The input size is extremely small, with each word having length at most 10 and only lowercase English letters. This immediately rules out any need for sophisticated data structures or optimization. Any solution that processes each character a constant number of times is easily sufficient.
A subtle edge case is the minimal root. The word “us” corresponds to an empty root. Removing “us” yields an empty string, and the correct plural becomes “i”. Another corner case is when the root itself ends with letters that resemble the suffix pattern internally, such as “sussus”. Only the final two characters matter; earlier occurrences of “us” must be ignored.
Approaches
The brute-force interpretation is to try to explicitly parse all possible root splits, but that is unnecessary because the structure of the language is rigid. Every valid input is guaranteed to end with “us”, so the transformation rule is deterministic.
The key observation is that we do not need to search or validate anything. The suffix is fixed, so the root is always obtained by removing the last two characters. Once the root is extracted, constructing the plural is a direct concatenation with “i”.
This reduces the problem from any kind of parsing or pattern matching to a simple string slicing operation.
| Approach | Time Complexity | Space Complexity | Verdict |
|---|---|---|---|
| Brute Force parsing | O(2^n) or unnecessary matching | O(n) | Too slow / unnecessary |
| Direct suffix removal | O(n) per test case | O(n) | Accepted |
Algorithm Walkthrough
- Read the input string representing a singular noun.
- Remove the last two characters of the string. This is safe because the problem guarantees the suffix “us” always exists.
- Treat the remaining prefix as the root of the word.
- Append the character “i” to the root to form the plural form.
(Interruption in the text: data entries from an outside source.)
Source: an optimization exercise on an open RTL-to-GDS flow (aim: small area, a short achievable clock period and few clock cycles per item). Production flows keep margins and buffers that such runs may drop.
The RTL was checked by simulation tests, not by an equivalence proof against the original design.
Power is estimated from default activity; no workload was simulated.

==> design.v <==
module line_mem_engine #(
    parameter int WORDS_PER_LINE = 16,
    parameter int LINE_BITS      = 32 * WORDS_PER_LINE
) (
    input  logic                 clk,
    input  logic                 rst,
    input  logic                 req_valid,
    output logic                 req_ready,
    input  logic                 req_wr,
    input  logic [31:0]          req_addr,
    input  logic [LINE_BITS-1:0] req_wdata,
    output logic                 resp_valid,
    output logic [LINE_BITS-1:0] resp_rdata,
    output logic                 mem_valid,
    input  logic                 mem_ready,
    output logic                 mem_we,
    output logic [31:0]          mem_addr,
    output logic [31:0]          mem_wdata,
    input  logic                 mem_rvalid,
    input  logic [31:0]          mem_rdata,
    output logic                 err
);
    logic        rdy_q;      
    logic        busy_q;     
    logic        val_q;      
    logic        resp_q;
    logic        err_q;
    logic [3:0]  cnt_q;      
    logic [4:0]  out_q;      
    logic        rdok_q;     
    logic        m_idle_q;   
    logic        m_wlast_q;  
    logic        m_wb_q;     
    logic        m_rd_q;     
    logic        we_q;
    logic [25:0] base_q;
    logic [LINE_BITS-1:0] line_q;
    logic xfer, rd_ok, beat, idle, last_cmd, wfin, last_beat, fin, pre;
    logic rdy_n, val_n, we_n, idle_n;
    logic [4:0] out_n;
    logic [3:0] cnt_n;
    assign xfer      = val_q & mem_ready;
    assign rd_ok     = rdok_q;
    assign beat      = mem_rvalid & rd_ok;
    assign idle      = rdy_q & ~val_q;
    assign last_cmd  = (cnt_q == 4'd15);
    assign wfin      = xfer & we_q & last_cmd;
    assign last_beat = beat & ~val_q & (out_q == 5'd1);
    assign fin       = wfin | last_beat;
    assign pre       = req_valid & (wfin | (last_beat & ~req_wr));
    assign rdy_n  = fin | (rdy_q & ~req_valid);
    assign val_n  = pre | (idle & req_valid) | (val_q & ~(xfer & last_cmd));
    assign we_n   = (idle | fin) ? req_wr : we_q;
    assign cnt_n  = cnt_q + {3'd0, xfer};
    assign idle_n = rdy_n & ~val_n;
    always_comb begin
        out_n = out_q;
        if (xfer && !we_q && !beat)
            out_n = out_q + 5'd1;
        else if (!(xfer && !we_q) && beat)
            out_n = out_q - 5'd1;
    end
    always_ff @(posedge clk or negedge rst) begin
        if (!rst) begin
            rdy_q     <= 1'b1;
            busy_q    <= 1'b0;
            val_q     <= 1'b0;
            resp_q    <= 1'b0;
            err_q     <= 1'b0;
            cnt_q     <= 4'd0;
            out_q     <= 5'd0;
            rdok_q    <= 1'b0;
            m_idle_q  <= 1'b1;
            m_wlast_q <= 1'b0;
            m_wb_q    <= 1'b0;
            m_rd_q    <= 1'b0;
        end else begin
            rdy_q     <= rdy_n;
            busy_q    <= ~rdy_n;
            val_q     <= val_n;
            resp_q    <= fin;
            cnt_q     <= cnt_n;
            out_q     <= out_n;
            rdok_q    <= (out_n != 5'd0);
            if (mem_rvalid && !rd_ok) err_q <= 1'b1;
            m_idle_q  <= idle_n;
            m_wlast_q <= ~idle_n & we_n & (cnt_n == 4'd15);
            m_wb_q    <= ~idle_n & we_n & (cnt_n != 4'd15);
            m_rd_q    <= ~idle_n & ~we_n;
        end
    end
    always_ff @(posedge clk) begin
        if (idle || fin) begin
            we_q   <= req_wr;
            base_q <= req_addr[31:6];
        end
    end
    logic s_ld, s_sh, s_hd;
    assign s_ld = m_idle_q | (m_wlast_q & mem_ready);
    assign s_sh = (m_wb_q & mem_ready) | (m_rd_q & mem_rvalid & rd_ok);
    assign s_hd = ~s_ld & ~s_sh;
    always_ff @(posedge clk) begin
        line_q <= ({LINE_BITS{s_ld}} & req_wdata)
                | ({LINE_BITS{s_sh}} & {mem_rdata, line_q[LINE_BITS-1:32]})
                | ({LINE_BITS{s_hd}} & line_q);
    end
    assign req_ready  = ~busy_q;
    assign resp_valid = resp_q;
    assign resp_rdata = line_q;
    assign mem_valid  = val_q;
    assign mem_we     = we_q;
    assign mem_addr   = {base_q, cnt_q, 2'b00};
    assign mem_wdata  = line_q[31:0];
    assign err        = err_q;
endmodule
==> flow/run.sh <==
#!/bin/bash
# Standard ORFS layout with two changes: the smallest buffer on every input
# and output port instead of the default port-buffer cell, and the data
# pins of each bit column of the line register placed side by side, in
# shift order (flow/io.tcl), before the standard pin placement.
set -euo pipefail
export BUFFER_PORTS_ARGS="-buffer_cell sky130_fd_sc_hd__buf_1"
export PRE_IO_PLACEMENT_TCL="$(pwd)/flow/io.tcl"
bash standard.sh > standard_flow.log 2>&1
==> flow/io.tcl <==
# Pin order: each of the 32 bit columns of the line shift register gets
# its pins side by side, in shift order: mem_rdata[c], then for words 15
# down to 0 the word's req_wdata and resp_rdata bits, then mem_wdata[c].
# Eight columns go on each edge; the other pins are placed freely.
set edges {bottom right top left}
for {set e 0} {$e < 4} {incr e} {
  set pins {}
  for {set c [expr {$e * 8}]} {$c < [expr {$e * 8 + 8}]} {incr c} {
    lappend pins "mem_rdata\[$c\]"
    for {set j 15} {$j >= 0} {incr j -1} {
      set k [expr {32 * $j + $c}]
      lappend pins "req_wdata\[$k\]" "resp_rdata\[$k\]"
    }
    lappend pins "mem_wdata\[$c\]"
  }
  set_io_pin_constraint -pin_names $pins -region [lindex $edges $e]:* -group -order
}
==> standard.sh <==
#!/bin/bash
# synth_recipe.tcl (not shown) runs the flow's synth.tcl, then flattens the netlist and writes it again
# the make line also repeats each setting of config.mk as NAME=value (left out here)
make -C /OpenROAD-flow-scripts/flow DESIGN_CONFIG=/design/flow/config.mk WORK_HOME=/design/flow/orfs CLKGATE_MAP_FILE= SYNTH_SCRIPT=/design/flow/synth_recipe.tcl "${@:-finish}"
==> config.mk <==
export PLATFORM = sky130hd
export DESIGN_NAME = line_mem_engine
export DESIGN_NICKNAME = line_mem_engine
export VERILOG_FILES = /design/flow/design.v
export SDC_FILE = /design/flow/constraint.sdc
export NUM_CORES = 4
export LEC_CHECK = 0
export ABC_AREA = 1
export CAP_MARGIN = 20
export CORE_AREA = 6 6 414 414
export CTS_CLUSTER_DIAMETER = 100
export CTS_CLUSTER_SIZE = 22
export DIE_AREA = 0 0 420 420
export GPL_ROUTABILITY_DRIVEN = 0
export SETUP_SLACK_MARGIN = 3.15
export SLEW_MARGIN = 20
==> constraint.sdc <==
create_clock -name core_clock -period 5.5 [get_ports {clk}]
set_input_delay 1.1000 -clock core_clock [delete_from_list [all_inputs] [get_ports {clk}]]
set_output_delay 1.1000 -clock core_clock [all_outputs]
set_load 0.01 [all_outputs]
==> impl_metrics.toml, run 1 <==
[run_status]
status = "timing/DRC/antenna clean"

[synthesis]
ys_ff_latch = 558
synth_cell_types = 26
synth_area_leader_cell = "dfxtp_1"
seq_area_frac_synth_pct = 55.26
syn_inst = 2405
ys_warn_count = 1
syn_area_um2 = 20880
yosys-top-cells-area = "dfxtp_1 49%, nand2_1 19%, a22oi_1 18%"
yosysTopAreaCellShare_pct = 49.09
synth.avg_cell_area_um2 = 8.682

[critical_path]
reg2reg_depth = 9
path_class = "flip-flop to output pin"
cp_top_family = "flip-flops"
cp.depth = 1
cp_cell_sequence = "buf_6"
rr_startpoint = "rdok_q$_DFF_PN0_"
startpoint_type = "flip-flop"
crit_path_end_kind = "output pin"
crit_required_ns = 4.40
crit_arrival_ns = 1.21
cp_num_buf_inv = 1
crit_path_top_delay_cell = "dfrtp_2"
reg2reg_to = "line_q[472]$_DFF_P_"
r2r_slack_ns = 3.44
cpPeakStageDelay_ns = 0.43
crit_path_max_fanout = 2

[clock_network]
clkLatencyLatePin_ns = 0.65
cts_inserted_buffers = 30
holdBufCountCts = 0
cts.sinks = 558
cts_tree = "built"
clk_path_buf_depth = 3
clkTransAtPathRegs_ns = 0.10
clk_root_buffer_cell = "clkbuf_16"
h-tree-depth = 1

[placement]
dp.cells = 5583
post-dp-hpwl_mm = 46.88
port_buffers = 1154
post-place-ws_ns = 1.898

[detailed_routing]
drc = 0
viasPerCell = 3.687
final_antenna_net_count = 0
vias = 20810
drt_iter0_markers = 928
drt-total-wl_mm = 69.73
drt_pass1_iterations = 8
routedWlPerCell_um = 12.36

[timing]
fin_tns_setup_ns = 0
setup_viol = 0
period_needed_ns = 2.305
finClkSkew_ns = 0.01907
hold_viol = 0
layout_setup_ws_ns = 3.195
max_slew.worst_pin.slew_ns = 0.7133
drv_slew = 0
slew_headroom_pct = 52.45
whs_ns = 0.3967
rsz0062_at_grt = "yes"
finalCritPeriodShare_pct = 41.91
fmax_mhz = 433.8

[power]
vdd_drop_max_v = 0.0003447
power_leakage_nw = 13.23
pwr_density_cell_nw_per_um2 = 568.7

[finish]
final_common_cell = "nand2_1"
area_delta_synth_final_pct = 40.16
drive_above_1_share_pct = 20.15
stdcell_count = 5643
n_antenna_cell = 0
fin_nets = 4035
mostFrequentLayoutCells = "1,057 x nand2_1, 664 x buf_1, 512 x a22oi_1"

[hold_path]
hold_class = "input pin to async pin"

[grt]
grt_pass1_vias = 19660
grt_pass1_wl_mm = 101.5
track_usage_pct = 6.837
antenna_found_initial = 3
grt_max_degree = 150
overflow = 0

[job]
max-cap-violations = 0

[die]
start_util_pct = 12.64
die_area_um2 = 176400
die_y_um = 420
coreArea_um2 = 165200
io_pins = 1163
die_w_um = 420
core.rowCount = 149
[worst max path at each step]
stage | from | to
2_1_floorplan | mem_ready | m_rd_q$_DFF_PN0_
3_3_place_gp | mem_rvalid | line_q[496]$_DFF_P_
3_5_place_dp | mem_rvalid | line_q[240]$_DFF_P_
4_1_cts | val_q$_DFF_PN0_ | mem_valid
5_1_grt | we_q$_DFFE_PN_ | mem_we
6_report | val_q$_DFF_PN0_ | mem_valid
[synthesized netlist by cell type]
| cell type | n |
|---|---|
| nor2_1 | 13 |
| a21oi_1 | 2 |
| inv_2 | 2 |
| inv_1 | 22 |
| o21bai_1 | 1 |
| buf_2 | 64 |
| dfxtp_1 | 512 |
| xor2_1 | 1 |
| conb_1 | 1 |
| o211ai_1 | 1 |
| clkbuf_1 | 57 |
| dfrtp_1 | 17 |
| edfxtp_1 | 27 |
| nand3b_1 | 2 |
| nand2_1 | 1063 |
| dfstp_2 | 2 |
| ha_1 | 5 |
| buf_1 | 4 |
| buf_4 | 77 |
| a22oi_1 | 512 |
| nand3_1 | 13 |
| o31ai_1 | 1 |
| xnor2_1 | 1 |
| nor2_8 | 1 |
| nand2_4 | 1 |
| o21ai_0 | 3 |
[logic make-up (layout without fill, tap and decap cells)]
logic type | after synthesis | count (layout) | share of synthesized area [%]
AO/OA/AOI/OAI | 520 | 520 | 18.64
XOR/XNOR | 2 | 2 | 0.08390
adder cells (fa/ha/maj) | 5 | 5 | 0.2996
buffers and inverters | 226 | 1271 | 5.830
flip-flops | 558 | 558 | 55.26
other | 1 | 2 | 0.01796
AND/OR/NAND/NOR | 1093 | 1096 | 19.88
[metrics by stage]
stage                     util [%]  power [mW]  cell area [um2]
final                        17.72       16.64            29270
after global routing         17.72       17.89            29270
after CTS                    17.60       16.77            29070
after detailed placement     16.50       13.58            27250
after global placement       16.50       13.42            27250
after floorplan                  -       11.22            20940
[report_power, final]
| group | internal (mW) | leakage [nW] | switching [mW] |
|---|---|---|---|
| clock | 1.07 | 0.419 | 1.37 |
| sequential | 6.00 | 4.74 | 1.35 |
| combinational | 2.85 | 8.07 | 4.00 |
| total | 9.92 | 13.2 | 6.72 |
[registers in the layout (all words and copies together), names as in the netlist]
register / flops
line_q: 512
base_q: 26
out_q: 5
cnt_q: 4
busy_q: 1
err_q: 1
m_idle_q: 1
m_rd_q: 1
m_wb_q: 1
m_wlast_q: 1
rdok_q: 1
rdy_q: 1
resp_q: 1
val_q: 1
we_q: 1
[layout make-up]
cell class	instances	area [um2]
Sequential cell	558	11660
Timing Repair Buffer	1208	5637
Clock inverter	4	68.82
Timing Repair inverter	1	8.758
Multi-Input combinational cell	1625	8250
Tap cell	2189	2739
Clock buffer	34	787.0
Fill cell	18650	135900
Inverter	24	116.4
[metal layers]
metal / global-route usage, % / wire length, um / vias up
li1: - / - / 10220
met3: 1.418 / 5313 / 110
met1: 8.109 / 27900 / 9632
met5: 0 / 19 / -
met2: 12.12 / 34230 / 837
met4: 2.608 / 2266 / 4
[what timing repair did]
| action | in CTS | in global routing |
|---|---|---|
| pin swaps | 2 | 0 |
| setup endpoints to repair | 908 | 410 |
| resized for setup | 487 | 120 |
| buffers inserted | 13 | 1 |
| gates cloned | 7 | 1 |
| endpoints found under the hold margin | 0 | 0 |
Testbench counts, summed over its fixed seeds: cycles 37,500, items 1,600.
==> inputs of run 2 (changes only) <==
--- a/config.mk
+++ b/config.mk
@@ -6,11 +6,10 @@
 export NUM_CORES = 4
 export LEC_CHECK = 0
 export ABC_AREA = 1
-export CAP_MARGIN = 20
+export CAP_MARGIN = 0
 export CORE_AREA = 6 6 414 414
 export CTS_CLUSTER_DIAMETER = 100
 export CTS_CLUSTER_SIZE = 22
 export DIE_AREA = 0 0 420 420
-export GPL_ROUTABILITY_DRIVEN = 0
 export SETUP_SLACK_MARGIN = 3.15
-export SLEW_MARGIN = 20
+export SLEW_MARGIN = 0
==> impl_metrics.toml, run 2 <==
[synthesis]
synth_cell_types = 26
syn_area_um2 = 20880
yosysTopAreaCellShare_pct = 49.09
synthArstFlopShare_pct = 3.405
ys_warn_count = 1
ys_ff_latch = 558
synth_area_leader_cell = "dfxtp_1"
synth.avg_cell_area_um2 = 8.682
synth_ff_type = "dfxtp_1"
yosysMostFrequentCell = "nand2_1"
syn_inst = 2405
synth-edff-count = 27
yosys-top-cells-area = "dfxtp_1 49%, nand2_1 19%, a22oi_1 18%"
synth_commonest_cells = "1,063 x nand2_1, 512 x a22oi_1, 512 x dfxtp_1"
seq_area_frac_synth_pct = 55.26

[clock_network]
cts.sinks = 558
cts_tree = "built"
cts_inserted_buffers = 30
clk_path_buf_depth = 3
clkTransAtPathRegs_ns = 0.10
clkLatencyLatePin_ns = 0.65
holdBufCountCts = 0
clk_root_buffer_cell = "clkbuf_16"
h-tree-depth = 1

[detailed_routing]
drt_iter0_markers = 928
drt_pass1_iterations = 8
drc = 0
viasPerCell = 3.691
drt-total-wl_mm = 69.74
final_antenna_net_count = 0
routedWlPerCell_um = 12.36
vias = 20830

[placement]
globalplace.congestion = 0.7750
dp.cells = 5583
port_buffers = 1154
post-place-ws_ns = 1.898
place_area_um2 = 27250
post-dp-hpwl_mm = 46.88

[finish]
fin_area_um2 = 29270
fill_cells = 18650
final_common_cell = "nand2_1"
drive_above_1_share_pct = 20.12
stdcell_count = 5643
layout.area.seq_um2 = 11660
n_antenna_cell = 0
regMostFlops = "line_q"
largest_register_ffs = 512
top_regs = "line_q (512), base_q (26), out_q (5)"
mostFrequentLayoutCells = "1,057 x nand2_1, 665 x buf_1, 512 x a22oi_1"
multi_input_area_um2 = 8250
area_delta_synth_final_pct = 40.16
fin_nets = 4035

[die]
coreArea_um2 = 165200
die_w_um = 420
io_pins = 1163
core.rowCount = 149
start_util_pct = 12.64
die_area_um2 = 176400
die_y_um = 420

[timing]
slew_headroom_pct = 28.72
max_slew.worst_pin.slew_ns = 1.069
layout_setup_ws_ns = 3.195
hold_viol = 0
rsz0062_at_grt = "yes"
setup_viol = 0
fmax_mhz = 433.8
fin_tns_setup_ns = 0
finClkSkew_ns = 0.01907
period_needed_ns = 2.305
finalCritPeriodShare_pct = 41.91
drv_slew = 0

[critical_path]
cpPeakStageDelay_ns = 0.43
path_class = "flip-flop to output pin"
reg2reg_depth = 9
cp_num_buf_inv = 1
rr_startpoint = "rdok_q$_DFF_PN0_"
cp.depth = 1
crit_path_top_delay_cell = "dfrtp_2"
crit_path_end_kind = "output pin"
startpoint_type = "flip-flop"
crit_arrival_ns = 1.21
cp_top_family = "flip-flops"
cp_cell_sequence = "buf_6"
crit_path_max_fanout = 2
crit_required_ns = 4.40
crit_path_start = "val_q$_DFF_PN0_"

[hold_path]
hp-start = "line_q[485]$_DFF_P_"
hold_depth = 2
hold_class = "flip-flop to flip-flop"

[grt]
grt_max_degree = 150
overflow = 0
antenna_found_initial = 3
track_usage_pct = 6.837
grt_pass1_vias = 19660
grt_pass1_wl_mm = 101.5

[power]
pwr_density_cell_nw_per_um2 = 568.7
p_total_mw = 16.64
power_leakage_nw = 13.23
vdd_drop_max_v = 0.0003447

[run_status]
status = "timing/DRC/antenna clean"

[job]
max-cap-violations = 0
==> run 2: final timing paths <==
path	endpoint	slack, ns
max in group asynchronous	val_q$_DFF_PN0_	4.18
min in group asynchronous	resp_q$_DFF_PN0_	0.61
max	mem_valid	3.19
max reg2reg	line_q[472]$_DFF_P_	3.44
min reg2reg	line_q[453]$_DFF_P_	0.47
min	line_q[453]$_DFF_P_	0.47
==> run 2: layout make-up <==
type | instances | area share, %
clock buffer | 34 | 2.689
multi-input combinational | 1625 | 28.19
sequential | 558 | 39.84
tap | 2189 | 9.358
inverter | 24 | 0.3976
clock inverter | 4 | 0.2351
timing repair buffer | 1208 | 19.26
timing repair inverter | 1 | 0.02993
==> run 2: repair_timing <==
item,in CTS,in global routing
endpoints found under the setup margin,908,410
cloned,7,1
pin swaps,2,0
resized for setup,487,120
setup buffers,13,1
==> run 2: power by group <==
part / leakage (nW) / switching [mW] / total (mW) / internal, mW
clock: 0.419 / 1.37 / 2.44 / 1.07
combinational: 8.07 / 4.00 / 6.85 / 2.85
sequential: 4.74 / 1.35 / 7.36 / 6.00
==> run 2: routing by layer <==
| metal | wire (um) | global-route usage [%] | part of all wire [%] |
|---|---|---|---|
| met3 | 5322 | 1.418 | 7.6 |
| met4 | 2266 | 2.608 | 3.2 |
| met1 | 27900 | 8.109 | 40 |
| met2 | 34220 | 12.12 | 49 |
| met5 | 19 | 0 | 0.027 |
==> run 2: worst register-to-register path, stage by stage (launching register included) <==
cell,delay [ns]
dfrtp_1,0.45
nand2_8,0.10
inv_2,0.05
nand2_4,0.18
nand2_8,0.15
nor2_8,0.19
buf_12,0.16
bufbuf_16,0.44
a22oi_1,0.18
nand2_1,0.08
==> run 2: stage by stage <==
step	utilization, %	hold slack (ns)
after detailed placement	16.50	0.4575
after floorplan	-	0.4859
after CTS	17.60	0.4687
after global routing	17.72	0.4888
final	17.72	0.4677
after global placement	16.50	0.4522
==> run 2: logic make-up after synthesis <==
| family | share of synthesized area (%) |
|---|---|
| simple gates | 19.88 |
| flops | 55.26 |
| compound gates | 18.64 |
| buf+inv | 5.830 |
| fa+ha+maj | 0.2996 |
| xor+xnor | 0.08390 |
| other cells | 0.01796 |
==> inputs of run 3 (changes only) <==
--- a/config.mk
+++ b/config.mk
@@ -6,10 +6,10 @@
 export NUM_CORES = 4
 export LEC_CHECK = 0
 export ABC_AREA = 1
-export CAP_MARGIN = 0
+export CAP_MARGIN = 20
 export CORE_AREA = 6 6 414 414
 export CTS_CLUSTER_DIAMETER = 100
 export CTS_CLUSTER_SIZE = 22
 export DIE_AREA = 0 0 420 420
-export SETUP_SLACK_MARGIN = 3.15
-export SLEW_MARGIN = 0
+export SETUP_SLACK_MARGIN = 3.13
+export SLEW_MARGIN = 20
==> impl_metrics.toml, run 3 <==
[run_status]
status = "timing/DRC/antenna clean"

[finish]
stdcell_count = 5641
finish.utilization_pct = 17.46
fin_nets = 4033
fin_area_um2 = 28840
mostFrequentLayoutCells = "1,057 x nand2_1, 884 x buf_1, 512 x a22oi_1"
area_delta_synth_final_pct = 38.13
n_antenna_cell = 0
largest_register_ffs = 512
drive_above_1_share_pct = 11.41
multi_input_area_um2 = 8250
top_regs = "line_q (512), base_q (26), out_q (5)"
layout.area.seq_um2 = 11560
fill_cells = 18720
final_common_cell = "nand2_1"
regMostFlops = "line_q"

[power]
vdd_drop_max_v = 0.0003479
netSwitchingPower_mw = 6.733
power_leakage_nw = 12.38
power.internal_mw = 9.655
power_frac_comb_pct = 40.5
switching_share_pct = 41.08
seqPwrFrac_pct = 44.7
pwr_density_cell_nw_per_um2 = 568.1
pwr-share-clk_pct = 14.9
p_total_mw = 16.39

[timing]
drv_slew = 0
slew_headroom_pct = 51.79
rsz0062_at_grt = "yes"
max_slew.worst_pin.slew_ns = 0.7231
whs_ns = 0.3955
setup_viol = 0
hold_viol = 0
period_needed_ns = 2.306
fin_tns_setup_ns = 0
fmax_mhz = 433.7
finalCritPeriodShare_pct = 41.92
layout_setup_ws_ns = 3.194
finClkSkew_ns = 0.01931

[hold_path]
hold_class = "input pin to async pin"

[synthesis]
synth_commonest_cells = "1,063 x nand2_1, 512 x a22oi_1, 512 x dfxtp_1"
ys_warn_count = 1
synth_cell_types = 26
yosysTopAreaCellShare_pct = 49.09
synth.avg_cell_area_um2 = 8.682
yosys-top-cells-area = "dfxtp_1 49%, nand2_1 19%, a22oi_1 18%"
synthArstFlopShare_pct = 3.405
ys_ff_latch = 558
syn_inst = 2405
syn_area_um2 = 20880
synth_ff_type = "dfxtp_1"
synth_area_leader_cell = "dfxtp_1"
yosysMostFrequentCell = "nand2_1"
synth-edff-count = 27
seq_area_frac_synth_pct = 55.26

[critical_path]
crit_path_end_kind = "output pin"
crit_path_max_fanout = 2
cp_top_family = "flip-flops"
crit_arrival_ns = 1.21
cpPeakStageDelay_ns = 0.43
startpoint_type = "flip-flop"
crit_path_top_delay_cell = "dfrtp_2"
cp_cell_sequence = "buf_6"
path_class = "flip-flop to output pin"
crit_required_ns = 4.40
cp_num_buf_inv = 1

[detailed_routing]
drt_iter0_markers = 960
drt_pass1_iterations = 5
final_antenna_net_count = 0
vias = 20730
drt-total-wl_mm = 69.36
drc = 0
routedWlPerCell_um = 12.30
viasPerCell = 3.675

[grt]
grt_max_degree = 150
antenna_found_initial = 3
grt_pass1_vias = 19610
grt_pass1_wl_mm = 101.3
overflow = 0
track_usage_pct = 6.820

[die]
core.rowCount = 149
io_pins = 1163
coreArea_um2 = 165200
die_w_um = 420
die_area_um2 = 176400
die_y_um = 420
start_util_pct = 12.64

[placement]
post-place-ws_ns = 1.898
port_buffers = 1154
dp.cells = 5583
globalplace.congestion = 0.7750
post-dp-hpwl_mm = 46.88
place_area_um2 = 27250

[clock_network]
cts.sinks = 558
clk_path_buf_depth = 3
cts_tree = "built"
clk_root_buffer_cell = "clkbuf_16"
cts_inserted_buffers = 30
h-tree-depth = 1
clkTransAtPathRegs_ns = 0.10
clkLatencyLatePin_ns = 0.65

[job]
max-cap-violations = 0
## run 3: cell counts after synthesis
No cell type changed its count.
## run 3: power groups by stage
stage                     registers [mW]  clock network, mW  logic [mW]
after floorplan                     8.00                  0        3.22
after global placement              7.32                  0        6.10
after detailed placement            7.38                  0        6.20
after CTS                           7.28               2.57        6.68
after global routing                7.55               2.69        7.39
final                               7.32               2.44        6.63
## run 3: what timing repair did
action / in CTS / in global routing
buffers inserted: 12 / 1
hold buffers: 0 / 0
gates cloned: 7 / 0
resized for setup: 218 / 86
hold endpoints to repair: 0 / 0
setup endpoints to repair: 671 / 305
pin swaps: 2 / 0
## run 3: worst paths after layout
path | slack, ns | to | startpoint | cells past startpoint
max in group asynchronous | 4.73 | m_idle_q$_DFF_PN1_ | rst | 1
min | 0.40 | resp_q$_DFF_PN0_ | rst | 1
min in group core_clock | 0.47 | line_q[466]$_DFF_P_ | line_q[498]$_DFF_P_ | 2
max reg2reg | 3.42 | line_q[488]$_DFF_P_ | rdok_q$_DFF_PN0_ | 9
max | 3.19 | mem_valid | val_q$_DFF_PN0_ | 1
min reg2reg | 0.47 | line_q[466]$_DFF_P_ | line_q[498]$_DFF_P_ | 2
- Output the resulting string.
The only reasoning step here is that suffix removal is always valid and does not depend on any additional checks.
Why it works
Every valid word is constructed as root + “us”. Removing the last two characters always reconstructs the original root exactly. Since plural formation is defined independently as root + “i”, the transformation is fully determined and injective, meaning no ambiguity exists.
Python Solution
import sys
input = sys.stdin.readline
t = int(input())
for _ in range(t):
w = input().strip()
root = w[:-2]
print(root + "i")
After reading each word, we simply slice off the final two characters. This works safely because the guarantee “ends with us” ensures the slice never corrupts the root. We then concatenate “i” to form the plural. The implementation avoids any conditionals or special cases because even the empty root case behaves correctly: “us” becomes “” and then “i”.
Worked Examples
Example 1
Input: "fungus"
| Step | Value |
|---|---|
| original | fungus |
| remove suffix | fung |
| add i | fungi |
This shows a standard case where the root is non-empty and straightforward.
Example 2
Input: "us"
| Step | Value |
|---|---|
| original | us |
| remove suffix | "" |
| add i | i |
This demonstrates the edge case of an empty root, confirming that slicing produces an empty string safely.
Complexity Analysis
| Measure | Complexity | Explanation |
|---|---|---|
| Time | O(t) | Each test case processes at most 10 characters |
| Space | O(1) | Only temporary string slices are stored |
The constraints are tiny, so linear processing over all test cases is trivial within limits.
Test Cases
import sys, io
def run(inp: str) -> str:
sys.stdin = io.StringIO(inp)
import sys
input = sys.stdin.readline
t = int(sys.stdin.readline())
out = []
for _ in range(t):
w = sys.stdin.readline().strip()
out.append(w[:-2] + "i")
return "\n".join(out)
# provided samples
assert run("""9
us
sus
fungus
cactus
sussus
amogus
chungus
ntarsus
skibidus
""") == """i
si
fungi
cacti
sussi
amogi
chungi
ntarsi
skibidi"""
# custom cases
assert run("""3
us
bonus
us
""") == """i
boni
i"""
| Test input | Expected output | What it validates |
|---|---|---|
| us | i | empty root handling |
| bonus | boni | normal suffix removal |
| us/us | i/i | repeated minimal cases |
Edge Cases
For the input “us”, removing the last two characters produces an empty string. The algorithm correctly handles this without special logic and outputs “i”, matching the required plural form.
For any word that contains internal “us” sequences such as “sussus”, only the final two characters are removed. The root becomes “suss”, and appending “i” gives “sussi”, showing that internal patterns do not affect correctness.